From the line with "synth_stat cells (21+" to the line with "area share, %", retype every line exactly, including those two, and leave out the rest of the data below.

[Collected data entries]

• • • • • • •

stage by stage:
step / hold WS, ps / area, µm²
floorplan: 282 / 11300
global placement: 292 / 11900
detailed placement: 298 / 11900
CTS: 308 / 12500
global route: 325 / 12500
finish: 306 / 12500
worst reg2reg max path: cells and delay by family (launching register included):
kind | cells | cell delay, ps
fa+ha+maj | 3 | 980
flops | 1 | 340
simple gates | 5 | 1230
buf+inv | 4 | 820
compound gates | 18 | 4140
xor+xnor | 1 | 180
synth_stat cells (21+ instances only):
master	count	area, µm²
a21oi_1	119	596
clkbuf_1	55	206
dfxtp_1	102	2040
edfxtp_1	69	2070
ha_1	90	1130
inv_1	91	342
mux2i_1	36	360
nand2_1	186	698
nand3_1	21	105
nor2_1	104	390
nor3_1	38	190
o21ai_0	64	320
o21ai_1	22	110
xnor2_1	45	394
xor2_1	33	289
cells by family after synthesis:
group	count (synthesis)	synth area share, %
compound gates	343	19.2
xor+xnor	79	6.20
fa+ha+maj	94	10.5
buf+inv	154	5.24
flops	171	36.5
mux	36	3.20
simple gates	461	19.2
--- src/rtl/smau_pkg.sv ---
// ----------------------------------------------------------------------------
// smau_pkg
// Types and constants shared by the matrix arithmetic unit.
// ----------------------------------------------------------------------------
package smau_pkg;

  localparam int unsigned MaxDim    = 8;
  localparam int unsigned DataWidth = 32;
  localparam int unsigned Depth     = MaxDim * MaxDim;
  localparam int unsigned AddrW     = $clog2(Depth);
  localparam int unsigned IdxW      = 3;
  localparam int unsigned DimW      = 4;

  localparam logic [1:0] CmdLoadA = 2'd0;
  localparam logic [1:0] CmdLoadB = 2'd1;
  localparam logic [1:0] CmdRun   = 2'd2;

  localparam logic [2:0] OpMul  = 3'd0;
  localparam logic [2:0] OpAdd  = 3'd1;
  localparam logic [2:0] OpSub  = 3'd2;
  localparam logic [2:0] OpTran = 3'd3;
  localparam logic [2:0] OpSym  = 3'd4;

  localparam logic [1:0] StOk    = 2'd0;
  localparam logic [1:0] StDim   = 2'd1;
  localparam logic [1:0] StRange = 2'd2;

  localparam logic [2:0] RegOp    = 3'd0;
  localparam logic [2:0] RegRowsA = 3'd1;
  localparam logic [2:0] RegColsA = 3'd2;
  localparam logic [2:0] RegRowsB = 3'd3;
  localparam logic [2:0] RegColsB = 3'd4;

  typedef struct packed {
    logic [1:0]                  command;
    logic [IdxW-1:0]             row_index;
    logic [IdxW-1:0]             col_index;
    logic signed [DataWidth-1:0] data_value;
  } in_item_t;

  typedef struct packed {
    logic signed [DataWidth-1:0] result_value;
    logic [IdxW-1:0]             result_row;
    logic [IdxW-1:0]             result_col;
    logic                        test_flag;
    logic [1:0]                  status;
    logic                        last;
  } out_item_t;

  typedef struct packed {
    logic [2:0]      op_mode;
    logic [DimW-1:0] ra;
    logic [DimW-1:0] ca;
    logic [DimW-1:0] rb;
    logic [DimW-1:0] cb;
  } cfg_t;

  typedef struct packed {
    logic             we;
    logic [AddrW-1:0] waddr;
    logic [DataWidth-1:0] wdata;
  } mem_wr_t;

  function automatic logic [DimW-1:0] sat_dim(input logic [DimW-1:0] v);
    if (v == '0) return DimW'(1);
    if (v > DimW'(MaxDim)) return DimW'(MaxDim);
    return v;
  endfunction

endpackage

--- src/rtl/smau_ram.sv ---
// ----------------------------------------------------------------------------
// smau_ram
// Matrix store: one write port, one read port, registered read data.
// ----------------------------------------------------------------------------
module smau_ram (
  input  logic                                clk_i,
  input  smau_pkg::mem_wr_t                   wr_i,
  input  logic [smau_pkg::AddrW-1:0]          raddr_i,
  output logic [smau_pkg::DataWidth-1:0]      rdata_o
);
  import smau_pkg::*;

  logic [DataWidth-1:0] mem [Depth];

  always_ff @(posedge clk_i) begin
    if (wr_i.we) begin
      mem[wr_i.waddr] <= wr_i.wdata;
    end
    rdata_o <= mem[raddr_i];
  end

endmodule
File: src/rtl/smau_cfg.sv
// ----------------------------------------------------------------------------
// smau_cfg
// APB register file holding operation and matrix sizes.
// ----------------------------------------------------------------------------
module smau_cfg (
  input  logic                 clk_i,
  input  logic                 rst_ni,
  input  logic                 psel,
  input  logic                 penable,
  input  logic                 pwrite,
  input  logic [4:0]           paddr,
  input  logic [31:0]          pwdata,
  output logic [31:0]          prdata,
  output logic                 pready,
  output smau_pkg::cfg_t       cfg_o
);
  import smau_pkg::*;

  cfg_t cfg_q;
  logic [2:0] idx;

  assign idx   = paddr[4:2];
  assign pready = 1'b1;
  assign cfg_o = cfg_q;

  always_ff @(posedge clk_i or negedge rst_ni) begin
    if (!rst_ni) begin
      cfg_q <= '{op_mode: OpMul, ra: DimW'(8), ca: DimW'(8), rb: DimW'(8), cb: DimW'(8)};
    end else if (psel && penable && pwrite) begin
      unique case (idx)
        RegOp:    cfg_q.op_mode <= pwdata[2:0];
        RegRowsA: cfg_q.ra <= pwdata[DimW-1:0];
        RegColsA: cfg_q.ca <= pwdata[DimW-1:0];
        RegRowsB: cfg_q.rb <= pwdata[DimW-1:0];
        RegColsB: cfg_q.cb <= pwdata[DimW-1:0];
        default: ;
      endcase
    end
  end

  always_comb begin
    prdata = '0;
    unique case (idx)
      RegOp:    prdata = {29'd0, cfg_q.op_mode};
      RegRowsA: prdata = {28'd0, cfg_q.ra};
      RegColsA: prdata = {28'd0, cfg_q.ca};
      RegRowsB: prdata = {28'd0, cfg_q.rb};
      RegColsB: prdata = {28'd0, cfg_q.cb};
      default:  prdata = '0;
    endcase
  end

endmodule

• • • • • • •

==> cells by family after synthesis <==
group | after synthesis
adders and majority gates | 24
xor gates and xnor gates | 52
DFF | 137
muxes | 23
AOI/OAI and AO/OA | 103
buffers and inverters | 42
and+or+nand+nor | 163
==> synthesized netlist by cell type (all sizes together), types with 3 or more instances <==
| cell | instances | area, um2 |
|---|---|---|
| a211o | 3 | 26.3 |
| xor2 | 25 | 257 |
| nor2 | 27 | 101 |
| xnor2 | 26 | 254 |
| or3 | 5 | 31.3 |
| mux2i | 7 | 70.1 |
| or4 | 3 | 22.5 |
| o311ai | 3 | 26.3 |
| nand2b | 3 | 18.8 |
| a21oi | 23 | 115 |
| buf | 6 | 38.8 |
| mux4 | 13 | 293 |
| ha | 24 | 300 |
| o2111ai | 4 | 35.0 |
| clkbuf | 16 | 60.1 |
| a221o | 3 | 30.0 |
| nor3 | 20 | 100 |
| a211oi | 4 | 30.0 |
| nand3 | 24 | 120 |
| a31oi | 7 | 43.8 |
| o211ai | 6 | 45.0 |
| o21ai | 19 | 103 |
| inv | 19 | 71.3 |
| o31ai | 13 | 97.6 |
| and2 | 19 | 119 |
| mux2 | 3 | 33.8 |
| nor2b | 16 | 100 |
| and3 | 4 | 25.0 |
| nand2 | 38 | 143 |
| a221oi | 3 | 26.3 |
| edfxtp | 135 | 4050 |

• • • • • • •

**EXPECTED OUTPUT**
synth_stat cells (21+ instances only):
master	count	area, µm²
a21oi_1	119	596
clkbuf_1	55	206
dfxtp_1	102	2040
edfxtp_1	69	2070
ha_1	90	1130
inv_1	91	342
mux2i_1	36	360
nand2_1	186	698
nand3_1	21	105
nor2_1	104	390
nor3_1	38	190
o21ai_0	64	320
o21ai_1	22	110
xnor2_1	45	394
xor2_1	33	289
cells by family after synthesis:
group	count (synthesis)	synth area share, %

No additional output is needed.